North Korea confirmed it conducted its biggest nuclear test yet earlier today and the action was quickly condemned by other countries, including China. The United Nations Security Council has scheduled an emergency meeting at 9 a.m. EST. President Obama issued a statement, "These provocations do not make North Korea more secure. Far from achieving its stated goal of becoming a strong and prosperous nation, North Korea has instead increasingly isolated and impoverished its people through its ill-advised pursuit of weapons of mass destruction and their means of delivery."

According to BBC News, "Seismic activity was then detected by monitoring agencies from several nations at 11:57 (02:57 GMT) on Tuesday. A shallow earthquake with a magnitude of 4.9 was recorded, the US Geological Survey said." The NY Times reports:

Early Tuesday morning in Washington the office of the director of national intelligence, James R. Clapper Jr., issued a statement suggesting the North Koreans were, on their third try, beginning to produce nuclear devices with substantial explosive power. “The explosion yield was approximately several kilotons,” the announcement said, which was less specific than a South Korean Defense Ministry estimate of six to seven kilotons. That would be far greater than the yield of less than one kiloton detected in the North’s 2006 test, but it is unclear how it would measure up to the last test, in 2009, which had estimated yield of two to six kilotons. By comparison, the first bomb the United States dropped on Japan, which devastated Hiroshima in 1945, had an explosive yield of 15 kilotons.

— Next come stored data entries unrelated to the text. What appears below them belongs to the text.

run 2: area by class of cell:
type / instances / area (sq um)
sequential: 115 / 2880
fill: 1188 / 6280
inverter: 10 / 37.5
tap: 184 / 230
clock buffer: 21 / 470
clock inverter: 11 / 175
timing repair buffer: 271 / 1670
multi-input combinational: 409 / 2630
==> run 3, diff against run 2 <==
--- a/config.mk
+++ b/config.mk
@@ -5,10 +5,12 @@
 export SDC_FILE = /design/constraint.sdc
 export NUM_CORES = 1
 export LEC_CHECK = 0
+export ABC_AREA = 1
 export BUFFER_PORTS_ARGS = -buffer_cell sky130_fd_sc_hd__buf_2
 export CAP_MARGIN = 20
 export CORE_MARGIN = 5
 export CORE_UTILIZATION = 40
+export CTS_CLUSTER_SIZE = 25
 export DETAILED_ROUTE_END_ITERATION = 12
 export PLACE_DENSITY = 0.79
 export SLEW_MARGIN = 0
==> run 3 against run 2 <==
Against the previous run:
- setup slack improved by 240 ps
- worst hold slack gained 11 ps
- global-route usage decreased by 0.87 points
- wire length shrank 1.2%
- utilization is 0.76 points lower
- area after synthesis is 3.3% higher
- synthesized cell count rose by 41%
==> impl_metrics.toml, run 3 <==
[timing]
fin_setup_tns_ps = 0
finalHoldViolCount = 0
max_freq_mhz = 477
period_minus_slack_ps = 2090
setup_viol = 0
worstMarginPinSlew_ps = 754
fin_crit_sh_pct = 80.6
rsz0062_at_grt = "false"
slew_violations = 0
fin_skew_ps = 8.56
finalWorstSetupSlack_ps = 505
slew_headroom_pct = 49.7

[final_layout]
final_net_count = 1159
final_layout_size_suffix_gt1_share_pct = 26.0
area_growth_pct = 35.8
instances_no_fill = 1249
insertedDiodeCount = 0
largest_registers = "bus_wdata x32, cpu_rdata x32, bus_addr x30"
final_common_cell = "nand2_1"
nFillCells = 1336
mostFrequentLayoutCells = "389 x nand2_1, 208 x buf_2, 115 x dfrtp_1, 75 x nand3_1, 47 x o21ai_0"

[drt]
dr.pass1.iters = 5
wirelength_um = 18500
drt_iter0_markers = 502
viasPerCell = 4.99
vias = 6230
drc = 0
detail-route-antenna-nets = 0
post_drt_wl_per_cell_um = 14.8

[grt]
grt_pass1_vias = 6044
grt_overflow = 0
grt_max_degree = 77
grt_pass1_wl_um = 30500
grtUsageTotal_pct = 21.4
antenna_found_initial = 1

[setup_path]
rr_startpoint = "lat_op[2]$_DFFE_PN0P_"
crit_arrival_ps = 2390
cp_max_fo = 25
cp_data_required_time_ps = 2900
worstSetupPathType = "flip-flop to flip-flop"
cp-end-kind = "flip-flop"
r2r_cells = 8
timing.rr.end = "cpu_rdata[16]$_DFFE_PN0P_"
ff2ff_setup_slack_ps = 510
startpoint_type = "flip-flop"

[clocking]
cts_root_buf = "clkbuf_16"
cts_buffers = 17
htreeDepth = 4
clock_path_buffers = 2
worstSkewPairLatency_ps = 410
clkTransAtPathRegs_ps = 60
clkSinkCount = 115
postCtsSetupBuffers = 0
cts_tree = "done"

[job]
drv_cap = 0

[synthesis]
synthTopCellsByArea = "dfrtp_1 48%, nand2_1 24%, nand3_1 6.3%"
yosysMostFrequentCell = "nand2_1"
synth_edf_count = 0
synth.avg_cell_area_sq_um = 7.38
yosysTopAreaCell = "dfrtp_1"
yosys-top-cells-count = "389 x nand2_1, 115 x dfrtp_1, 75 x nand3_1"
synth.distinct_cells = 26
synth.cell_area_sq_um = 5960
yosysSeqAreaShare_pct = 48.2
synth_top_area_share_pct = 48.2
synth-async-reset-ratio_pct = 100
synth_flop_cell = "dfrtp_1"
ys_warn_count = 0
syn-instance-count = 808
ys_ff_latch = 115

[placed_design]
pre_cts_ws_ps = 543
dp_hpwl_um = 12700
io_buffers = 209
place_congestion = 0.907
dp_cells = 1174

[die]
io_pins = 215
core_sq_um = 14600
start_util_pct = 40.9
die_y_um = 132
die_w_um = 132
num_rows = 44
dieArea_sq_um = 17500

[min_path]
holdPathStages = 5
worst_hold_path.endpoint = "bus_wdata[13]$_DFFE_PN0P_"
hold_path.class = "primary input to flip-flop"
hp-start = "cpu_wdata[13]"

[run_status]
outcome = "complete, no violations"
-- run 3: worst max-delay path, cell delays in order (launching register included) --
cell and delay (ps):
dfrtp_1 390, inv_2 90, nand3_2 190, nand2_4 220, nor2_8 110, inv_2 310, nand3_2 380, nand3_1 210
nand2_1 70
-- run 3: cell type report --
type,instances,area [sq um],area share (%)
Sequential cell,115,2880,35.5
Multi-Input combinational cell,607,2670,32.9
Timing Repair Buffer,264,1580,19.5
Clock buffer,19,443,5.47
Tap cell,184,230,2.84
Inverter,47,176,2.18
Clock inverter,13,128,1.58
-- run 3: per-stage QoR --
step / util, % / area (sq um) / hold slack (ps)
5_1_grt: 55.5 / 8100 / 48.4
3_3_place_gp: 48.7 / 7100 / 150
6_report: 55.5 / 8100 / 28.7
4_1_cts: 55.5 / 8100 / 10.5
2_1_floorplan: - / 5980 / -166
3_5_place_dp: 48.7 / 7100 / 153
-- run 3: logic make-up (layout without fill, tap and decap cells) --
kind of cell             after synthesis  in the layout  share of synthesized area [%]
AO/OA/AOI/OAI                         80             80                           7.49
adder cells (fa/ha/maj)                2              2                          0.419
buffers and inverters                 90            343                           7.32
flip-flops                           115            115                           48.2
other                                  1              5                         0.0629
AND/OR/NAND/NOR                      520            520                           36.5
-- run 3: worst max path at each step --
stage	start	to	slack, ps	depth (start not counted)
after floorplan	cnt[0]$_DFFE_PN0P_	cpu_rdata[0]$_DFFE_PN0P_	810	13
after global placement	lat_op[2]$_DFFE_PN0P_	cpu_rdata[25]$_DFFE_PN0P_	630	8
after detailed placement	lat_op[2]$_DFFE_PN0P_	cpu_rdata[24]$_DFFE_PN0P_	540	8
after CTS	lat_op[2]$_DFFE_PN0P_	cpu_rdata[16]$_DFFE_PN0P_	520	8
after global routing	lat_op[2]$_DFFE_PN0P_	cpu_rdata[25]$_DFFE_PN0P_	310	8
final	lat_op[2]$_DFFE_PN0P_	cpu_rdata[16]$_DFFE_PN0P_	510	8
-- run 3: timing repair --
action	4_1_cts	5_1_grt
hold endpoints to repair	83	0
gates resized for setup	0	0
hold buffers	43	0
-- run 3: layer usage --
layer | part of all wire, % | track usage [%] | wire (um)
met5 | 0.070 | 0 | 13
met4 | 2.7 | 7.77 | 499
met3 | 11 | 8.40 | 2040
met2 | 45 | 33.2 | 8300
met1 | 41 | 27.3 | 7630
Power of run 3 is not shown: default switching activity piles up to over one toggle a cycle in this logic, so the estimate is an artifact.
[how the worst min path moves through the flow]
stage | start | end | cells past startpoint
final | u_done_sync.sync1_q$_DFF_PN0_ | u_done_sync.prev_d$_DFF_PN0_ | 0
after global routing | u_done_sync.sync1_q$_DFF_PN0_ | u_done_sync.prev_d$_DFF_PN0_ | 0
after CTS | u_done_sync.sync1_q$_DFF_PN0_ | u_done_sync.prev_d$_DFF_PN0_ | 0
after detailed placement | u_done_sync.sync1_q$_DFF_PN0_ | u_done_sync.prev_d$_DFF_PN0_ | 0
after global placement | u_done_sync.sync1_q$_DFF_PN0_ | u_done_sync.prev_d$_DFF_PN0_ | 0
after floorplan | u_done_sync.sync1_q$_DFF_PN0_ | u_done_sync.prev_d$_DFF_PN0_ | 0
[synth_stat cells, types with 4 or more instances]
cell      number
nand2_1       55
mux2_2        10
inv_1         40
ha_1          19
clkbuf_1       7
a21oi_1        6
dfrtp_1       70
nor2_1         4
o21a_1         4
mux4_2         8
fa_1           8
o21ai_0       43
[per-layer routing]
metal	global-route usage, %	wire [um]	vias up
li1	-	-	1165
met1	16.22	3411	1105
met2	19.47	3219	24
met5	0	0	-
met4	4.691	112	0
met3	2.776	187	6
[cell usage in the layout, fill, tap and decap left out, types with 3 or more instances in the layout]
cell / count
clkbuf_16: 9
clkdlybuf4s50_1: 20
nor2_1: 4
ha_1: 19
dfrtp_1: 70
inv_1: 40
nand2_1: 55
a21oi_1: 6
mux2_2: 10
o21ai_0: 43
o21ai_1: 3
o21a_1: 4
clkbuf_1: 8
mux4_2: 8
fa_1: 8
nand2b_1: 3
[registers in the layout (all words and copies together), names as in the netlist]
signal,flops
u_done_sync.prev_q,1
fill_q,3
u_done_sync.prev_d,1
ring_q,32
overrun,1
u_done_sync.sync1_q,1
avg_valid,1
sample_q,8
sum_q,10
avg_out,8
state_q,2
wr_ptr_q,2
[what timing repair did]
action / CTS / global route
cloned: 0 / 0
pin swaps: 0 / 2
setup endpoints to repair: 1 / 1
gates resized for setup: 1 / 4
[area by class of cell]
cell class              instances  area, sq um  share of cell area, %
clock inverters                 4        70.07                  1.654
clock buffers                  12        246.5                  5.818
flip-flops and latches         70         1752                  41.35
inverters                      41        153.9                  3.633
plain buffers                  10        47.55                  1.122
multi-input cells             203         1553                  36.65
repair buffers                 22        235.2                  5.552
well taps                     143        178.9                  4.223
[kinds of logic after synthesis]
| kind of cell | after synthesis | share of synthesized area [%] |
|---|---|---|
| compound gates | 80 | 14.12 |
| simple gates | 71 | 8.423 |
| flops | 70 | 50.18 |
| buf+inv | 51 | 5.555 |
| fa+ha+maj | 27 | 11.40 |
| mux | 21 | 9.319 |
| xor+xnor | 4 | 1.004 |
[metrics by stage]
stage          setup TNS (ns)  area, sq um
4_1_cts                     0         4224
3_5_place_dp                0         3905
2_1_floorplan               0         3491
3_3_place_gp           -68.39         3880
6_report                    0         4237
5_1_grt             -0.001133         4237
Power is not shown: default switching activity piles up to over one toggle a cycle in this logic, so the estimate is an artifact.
===== src/rtl/i2s_dac_tx.sv =====
// I2S transmitter: derives MCLK, SCLK and LRCK from the system clock and shifts out
// 16-bit stereo samples in a 64-bit frame (two 32-bit slots, one-bit I2S delay).
module i2s_dac_tx #(
  parameter int MCLK_DIV     = 4,
  parameter int CLK_PER_BCLK = 16,
  parameter int DATA_W       = 16,
  parameter bit UNSIGNED_IN  = 1'b0
) (
  input  logic              clk_50MHz,
  input  logic              reset,
  input  logic [DATA_W-1:0] L_data,
  input  logic [DATA_W-1:0] R_data,
  input  logic              mute,
  output logic              dac_MCLK,
  output logic              dac_SCLK,
  output logic              dac_LRCK,
  output logic              dac_SDIN,
  output logic              sample_strobe
);

  localparam int MW = $clog2(MCLK_DIV);
  localparam int DW = $clog2(CLK_PER_BCLK);
  localparam logic [DATA_W-1:0] MSB_FLIP =
    UNSIGNED_IN ? {1'b1, {(DATA_W-1){1'b0}}} : '0;

  logic [MW-1:0]     mclk_cnt, mclk_nxt;
  logic [DW-1:0]     div_cnt, div_nxt;
  logic [5:0]        bit_cnt, bit_nxt;
  logic              div_wrap, boundary;
  logic [4:0]        slot_pos;
  logic [DATA_W-1:0] hold_l, hold_r, hold_sel, shifted;
  logic [DATA_W-1:0] lat_l, lat_r;
  logic              sdin_nxt;

  always_comb begin
    mclk_nxt = (mclk_cnt == MW'(MCLK_DIV - 1)) ? '0 : mclk_cnt + 1'b1;
    div_wrap = (div_cnt == DW'(CLK_PER_BCLK - 1));
    div_nxt  = div_wrap ? '0 : div_cnt + 1'b1;
    bit_nxt  = div_wrap ? bit_cnt + 6'd1 : bit_cnt;
    boundary = div_wrap && (bit_cnt == 6'd63);

    // Slot position 0 is the I2S delay bit; positions 1..DATA_W carry MSB..LSB.
    slot_pos = bit_nxt[4:0];
    hold_sel = bit_nxt[5] ? hold_r : hold_l;
    shifted  = hold_sel << (slot_pos - 5'd1);
    sdin_nxt = 1'b0;
    if ((slot_pos != 5'd0) && ({27'd0, slot_pos} <= DATA_W))
      sdin_nxt = shifted[DATA_W-1];

    lat_l = mute ? '0 : (L_data ^ MSB_FLIP);
    lat_r = mute ? '0 : (R_data ^ MSB_FLIP);
  end

  always_ff @(posedge clk_50MHz) begin
    if (reset) begin
      mclk_cnt      <= '0;
      div_cnt       <= '0;
      bit_cnt       <= '0;
      hold_l        <= '0;
      hold_r        <= '0;
      dac_MCLK      <= 1'b0;
      dac_SCLK      <= 1'b0;
      dac_LRCK      <= 1'b0;
      dac_SDIN      <= 1'b0;
      sample_strobe <= 1'b0;
    end else begin
      mclk_cnt      <= mclk_nxt;
      div_cnt       <= div_nxt;
      bit_cnt       <= bit_nxt;
      dac_MCLK      <= (mclk_nxt >= MW'(MCLK_DIV / 2));
      dac_SCLK      <= (div_nxt >= DW'(CLK_PER_BCLK / 2));
      sample_strobe <= boundary;
      if (boundary) begin
        hold_l <= lat_l;
        hold_r <= lat_r;
      end
      // LRCK and data move on the same edge that drives SCLK low.
      if (div_wrap) begin
        dac_LRCK <= bit_nxt[5];
        dac_SDIN <= sdin_nxt;
      end
    end
  end

endmodule


===== config.mk =====
export PLATFORM = sky130hd
export DESIGN_NAME = i2s_dac_tx
export DESIGN_NICKNAME = d
export VERILOG_FILES = /design/src/rtl/i2s_dac_tx.sv
export SDC_FILE = /design/constraint.sdc
export NUM_CORES = 1
export LEC_CHECK = 0
export BUFFER_PORTS_ARGS = -buffer_cell sky130_fd_sc_hd__buf_4
export CORE_MARGIN = 2
export CORE_UTILIZATION = 25
export DETAILED_ROUTE_END_ITERATION = 8
export PLACE_DENSITY_LB_ADDON = 0.15
export SLEW_MARGIN = 20
export SYNTH_ARGS = -nofsm -noshare
export SYNTH_HDL_FRONTEND = slang
export SYNTH_SLANG_ARGS = --single-unit

===== constraint.sdc =====
create_clock -name clk_50MHz -period 6.3 [get_ports clk_50MHz]
set_clock_uncertainty 0.2 [all_clocks]
set_input_delay 0.945 -clock clk_50MHz [delete_from_list [all_inputs] [get_ports clk_50MHz]]
set_output_delay 0.945 -clock clk_50MHz [all_outputs]
set_load 0.005 [all_outputs]

==> impl_metrics.py, run 1 <==
metrics = {
    "floorplanning": {
        "num_rows": 33,
        "die-area_um2": 9200,
        "start_util_pct": 25.7,
        "io_pins": 40,
        "die_x_um": 95.9,
        "core_um2": 8220,
        "die_h_um": 95.9,
    },
    "worst_hold_path": {
        "hold_class": "reg2reg",
        "whs_path_depth": 1,
        "min_from": "mclk_cnt[0]",
    },
    "worst_setup_path": {
        "cp.depth": 9,
        "cp_num_buf_inv": 1,
        "path_class": "reg2reg",
        "path_max_fanout": 12,
        "cp_top_family": "adder cells",
        "crit_path_end_kind": "flop",
        "worstPathCellList": "ha_1 > and3_4 > xor2_2 > inv_2 > ha_1 > mux4_1 > or2_0 > a32o_1 > a32o_1",
        "arrival_ps": 3340,
        "worst-r2r-cell-count": 9,
        "endpoint": "dac_SDIN",
        "worst_setup_path_start_kind": "flop",
        "r2r_setup_slack_ps": 2960,
        "crit_path_top_delay_cell": "mux4_1",
        "regToRegStartpoint": "div_cnt[0]",
        "critical-path-max-stage-delay_ps": 590,
        "worstPathRequired_ps": 6300,
        "r2r-end": "dac_SDIN",
        "crit_start": "div_cnt[0]",
    },
    "clock_network": {
        "numCtsBuffers": 5,
        "cts_tree": "built",
        "cts_buffer_depth": 2,
        "cts_resized": 0,
        "clk_latency_ps": 310,
        "postCtsHoldBufs": 0,
        "cts-htree-levels": 2,
        "post_cts_buffers": 0,
        "clk_pin_slew_ps": 90,
        "clock_sinks": 48,
        "cts-root-buf": "clkbuf_8",
    },
    "finish": {
        "post-route-util_pct": 32.0,
        "design_area_um2": 2630,
        "finalNetCount": 272,
        "area_delta_synth_final_pct": 24.5,
        "final_cell_count_no_fill": 338,
        "diodes": 0,
        "layout-drive-gt1-share_pct": 26.2,
        "fillCellCount": 858,
    },
    "logic_synthesis": {
        "async_reset_ff_share_pct": 0,
        "syn_nets": 237,
        "syn_inst": 197,
        "synth_top_family_by_area": "compound AO/OA/AOI/OAI gates",
        "yosys_warnings": 0,
        "yosysTopAreaCellShare_pct": 45.5,
        "synthMuxAreaShare_pct": 8.05,
        "synthSimpleGateAreaFrac_pct": 12.5,
        "ys_seq_area_share_pct": 45.5,
        "ys_ff_latch": 48,
        "synth_compound_area_share_pct": 22.3,
        "synth_common_cells": "48 x dfxtp_1, 32 x a22o_1, 17 x nor2_1, 8 x mux2i_1, 7 x clkbuf_1",
        "synth_area_um2": 2110,
        "synth_ff_type": "dfxtp_1",
        "synth-xor-area-share_pct": 4.44,
        "synth_area_leaders": "dfxtp_1 45%, a22o_1 13%, mux2i_1 3.8%",
        "syn_area_per_cell_um2": 10.7,
        "synth.most_common_cell": "dfxtp_1",
        "synthAdderAreaFrac_pct": 2.96,
        "synth_area_leader_cell": "dfxtp_1",
        "synth_edf_count": 0,
        "ys_types": 52,
    },
    "route": {
        "drtIter0Drc": 82,
        "firstDrtPassIters": 4,
        "post-route-drc-count": 0,
        "via_count": 1579,
        "viasPerCell": 4.67,
        "routedWlPerCell_um": 14.4,
        "routed_wl_um": 4850,
        "ant_nets": 0,
    },
    "sta": {
        "max_freq_ghz": 0.299,
        "finalHoldViolations": 0,
        "worstMarginPinSlew_ps": 675,
        "setup_violations": 0,
        "slew_headroom_pct": 54.9,
        "finalCritPeriodShare_pct": 53.0,
        "min_period_ps": 3340,
        "rsz0062_at_grt": "no",
        "maxSlewViolCount": 0,
        "fin_setup_tns_ps": 0,
    },
    "placement": {
        "dp_cells": 330,
        "place.gp.congestion": 0.740,
        "placed_cell_area_um2": 2490,
        "port_buffers": 39,
        "hpwlAfterDp_um": 3350,
    },
    "grt": {
        "grt_max_degree": 33,
        "grt_pass1_vias": 1483,
        "grt.overflow.total": 0,
        "antenna_found_initial": 0,
        "grt_pass1_wl_um": 7800,
        "gr-usage-all-layers_pct": 11.1,
    },
    "run": {
        "maxCapViolCount": 0,
    },
    "power_and_ir_drop": {
        "ir_drop_mv": 0.0831,
        "p_total_uw": 609,
        "powerDensity_nw_per_um2": 231,
        "p_leak_uw": 0.00109,
    },
    "run_status": {
        "status": "finished, final reports clean",
    },
}
power by group:
| group | total, uW | internal [uW] | switching, uW |
|---|---|---|---|
| Combinational | 29.5 | 18.0 | 11.5 |
| Clock | 271 | 160 | 111 |
| Sequential | 309 | 306 | 2.56 |
worst min path at each step:
stage                       end
floorplan           mclk_cnt[0]
detailed placement  mclk_cnt[0]
finish              mclk_cnt[0]
CTS                 mclk_cnt[0]
global route        mclk_cnt[0]
global placement    mclk_cnt[0]
cells by family (layout without fill, tap and decap cells):
logic type               count (synthesis)  in the layout
multiplexers                            13             13
AND/OR/NAND/NOR                         47             47
adder cells (fa/ha/maj)                  5              5
buffers and inverters                   16             52
XOR/XNOR                                 9              9
AO/OA/AOI/OAI                           59             59
flip-flops                              48             48
flip-flops by register name, summed over array words and instances (netlist names):
signal / cells
dac_SCLK: 1
dac_MCLK: 1
dac_SDIN: 1
dac_LRCK: 1
div_cnt: 4
sample_strobe: 1
mclk_cnt: 1
hold_r: 16
hold_l: 16
bit_cnt: 6
worst reg2reg max path, cell delays in order (launching register included):
cell,delay (ps)
dfxtp_1,380
ha_1,260
and3_4,320
xor2_2,220
inv_2,90
ha_1,500
mux4_1,600
or2_0,210
a32o_1,250
a32o_1,210
stage by stage:
stage,setup WS (ps),hold slack (ps)
finish,2960,225
global route,2730,239
CTS,2930,232
detailed placement,2950,218
global placement,3090,215
floorplan,3090,202
metal layers:
| metal | track usage [%] | vias up | wire [um] |
|---|---|---|---|
| li1 | - | 807 | - |
| met1 | 17.2 | 735 | 2630 |
| met2 | 14.3 | 31 | 1960 |
| met3 | 2.51 | 6 | 179 |
| met4 | 4.64 | 0 | 83 |
| met5 | 0 | - | 0 |
cell usage in the layout (no fill, tap or decap), types with 2 or more instances in the layout:
cell,instances
inv_1,2
mux2_2,2
xnor2_1,3
nor2_1,17
o21ai_0,4
xor2_1,4
mux2i_1,8
ha_1,5
nand2_1,4
dfxtp_1,48
a32o_1,2
buf_4,40
or2_0,2
nor2b_1,6
clkbuf_8,5
a21oi_1,5
a221oi_1,2
nor3_1,2
a22o_1,32
nand4_1,2
or3_1,2
a22oi_1,2
a211oi_1,2
mux4_1,2
bufinv_16,2
cell type report:
class                   count  area, um^2  share of cell area [%]
clock buffers               5        68.8                    2.62
clock inverters             3        68.8                    2.62
inverters                   3        11.3                   0.428
multi-input cells         133        1070                    40.8
flip-flops and latches     48         961                    36.5
well taps                 105         131                    4.99
repair buffers             41         315                    12.0
No activity file was read; power rests on OpenSTA's default activity.
==> run 2, diff against run 1 <==
Clock period 6.3 ns to 3.2 ns, I/O delays scaled along.
==> impl_metrics.py, run 2 (synthesis gave the netlist of run 1 again) <==
metrics = {
    "worst_setup_path": {
        "cp_top_family": "multiplexers",
        "critical-path-max-stage-delay_ps": 540,
        "crit_path_top_delay_cell": "mux4_1",
        "worstPathRequired_ps": 3190,
        "path_class": "reg2reg",
        "arrival_ps": 2960,
        "worstPathCellList": "ha_1 > and3_4 > xor2_2 > inv_2 > ha_1 > mux4_1 > or2_0 > a32o_1 > a32o_1",
        "cp_num_buf_inv": 1,
        "path_max_fanout": 6,
        "crit_path_end_kind": "flop",
        "worst_setup_path_start_kind": "flop",
    },
    "sta": {
        "max_freq_ghz": 0.337,
        "setup_violations": 0,
        "worstMarginPinSlew_ps": 396,
        "finalHoldViolations": 0,
        "finalCritPeriodShare_pct": 92.8,
        "worst_slack_ps": 231,
        "whs_ps": 186,
        "slew_headroom_pct": 73.5,
        "min_period_ps": 2970,
        "maxSlewViolCount": 0,
    },
    "run": {
        "maxCapViolCount": 0,
    },
    "clock_network": {
        "numCtsBuffers": 5,
        "cts-htree-levels": 2,
        "postCtsHoldBufs": 0,
        "cts_tree": "built",
        "cts_buffer_depth": 2,
        "clock_sinks": 48,
        "cts_resized": 0,
        "cts-root-buf": "clkbuf_8",
        "clk_latency_ps": 290,
        "post_cts_buffers": 0,
        "clk_pin_slew_ps": 90,
    },
    "finish": {
        "diodes": 0,
        "final_cell_mix": "48 x dfxtp_1, 48 x buf_4, 32 x a22o_1, 17 x nor2_1",
        "design_area_um2": 2660,
        "area_delta_synth_final_pct": 25.8,
        "top_regs": "hold_l: 16 flops, hold_r: 16 flops, bit_cnt: 6 flops",
        "finalNetCount": 279,
        "layout-drive-gt1-share_pct": 29.2,
    },
    "route": {
        "routed_wl_um": 4880,
        "firstDrtPassIters": 4,
        "ant_nets": 0,
        "drtIter0Drc": 62,
        "via_count": 1636,
        "viasPerCell": 4.74,
        "post-route-drc-count": 0,
        "routedWlPerCell_um": 14.2,
    },
    "power_and_ir_drop": {
        "clockPowerShare_pct": 39.1,
        "powerDensity_nw_per_um2": 412,
        "p_leak_uw": 0.00112,
        "pwr-share-comb_pct": 5.4,
        "swShare_pct": 20.5,
        "p_sw_uw": 224,
        "ir_drop_mv": 0.208,
        "power_frac_seq_pct": 55.5,
        "internal-power_uw": 871,
    },
    "grt": {
        "grt_max_degree": 33,
        "antenna_found_initial": 0,
        "gr-usage-all-layers_pct": 11.1,
        "grt_pass1_wl_um": 7790,
        "grt_pass1_vias": 1512,
        "grt.overflow.total": 0,
    },
    "placement": {
        "pre_cts_slack_ps": 249,
        "placed_cell_area_um2": 2540,
        "hpwlAfterDp_um": 3550,
        "place.gp.congestion": 0.806,
        "port_buffers": 39,
    },
    "run_status": {
        "status": "finished, final reports clean",
    },
    "floorplanning": {
        "io_pins": 40,
        "die_h_um": 95.9,
        "start_util_pct": 25.7,
        "die-area_um2": 9200,
        "die_x_um": 95.9,
        "num_rows": 33,
        "core_um2": 8220,
    },
    "worst_hold_path": {
        "hold_class": "in2reg",
    },
}
## run 2: through the flow
step / TNS (ps) / std cells / power [uW] / util [%]
final: 0 / 345 / 1100 / 32.4
after global routing: -4.14 / 345 / 1150 / 32.4
after CTS: 0 / 345 / 1120 / 32.2
after detailed placement: 0 / 337 / 682 / 30.9
after global placement: 0 / 337 / 683 / 30.9
after floorplan: 0 / 197 / 639 / -
## run 2: area by class of cell
cell class,instances,area (um^2)
Fill cell,833,5560
Multi-Input combinational cell,133,1090
Sequential cell,48,961
Timing Repair Buffer,48,360
Tap cell,105,131
Clock buffer,6,72.6
Clock inverter,2,35.0
Inverter,3,11.3
## run 2: worst paths after layout
check | startpoint | end | slack (ps) | cells after the start
max | div_cnt[0] | dac_SDIN | 230 | 9
min | L_data[6] | hold_l[6] | 190 | 2
max reg2reg | div_cnt[0] | dac_SDIN | 230 | 9
min reg2reg | mclk_cnt[0] | mclk_cnt[0] | 230 | 1
## run 2: metal layers
metal	vias to the layer above	track usage [%]	share of wire (%)
met4	0	4.64	1.2
met3	4	2.66	4.6
li1	828	-	-
met1	763	16.5	52
met5	-	0	0
met2	41	15.1	42
## run 2: power groups by stage
stage | Sequential [uW] | Clock, uW | Combinational, uW
finish | 608 | 429 | 58.9
global route | 610 | 474 | 65.3
detailed placement | 622 | 0 | 59.8
floorplan | 622 | 0 | 17.6
CTS | 608 | 451 | 60.2
global placement | 622 | 0 | 60.8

North Korea said in a statement, "This nuclear test was our preliminary measure, for which we exercised our most restraint. If the U.S. continues to be hostile until the end and complicates affairs, we cannot but consecutively take high-level secondary and third measures."

A North Korean analyst, Leonid Petrov, told Bloomberg News, "It just shows the failure of diplomacy and the continuation of the old broken-record story, the game of cat- and-mouse where North Korea is trying to intimidate its neighbors and the neighbors are trying to push for more deterrents and an escalation of tensions is inevitable."

China, which is North Korea's closest ally, said today, "The Democratic People's Republic of Korea, in spite of the international community's widespread opposition, once again carried out a nuclear test. The Chinese government expresses firm opposition."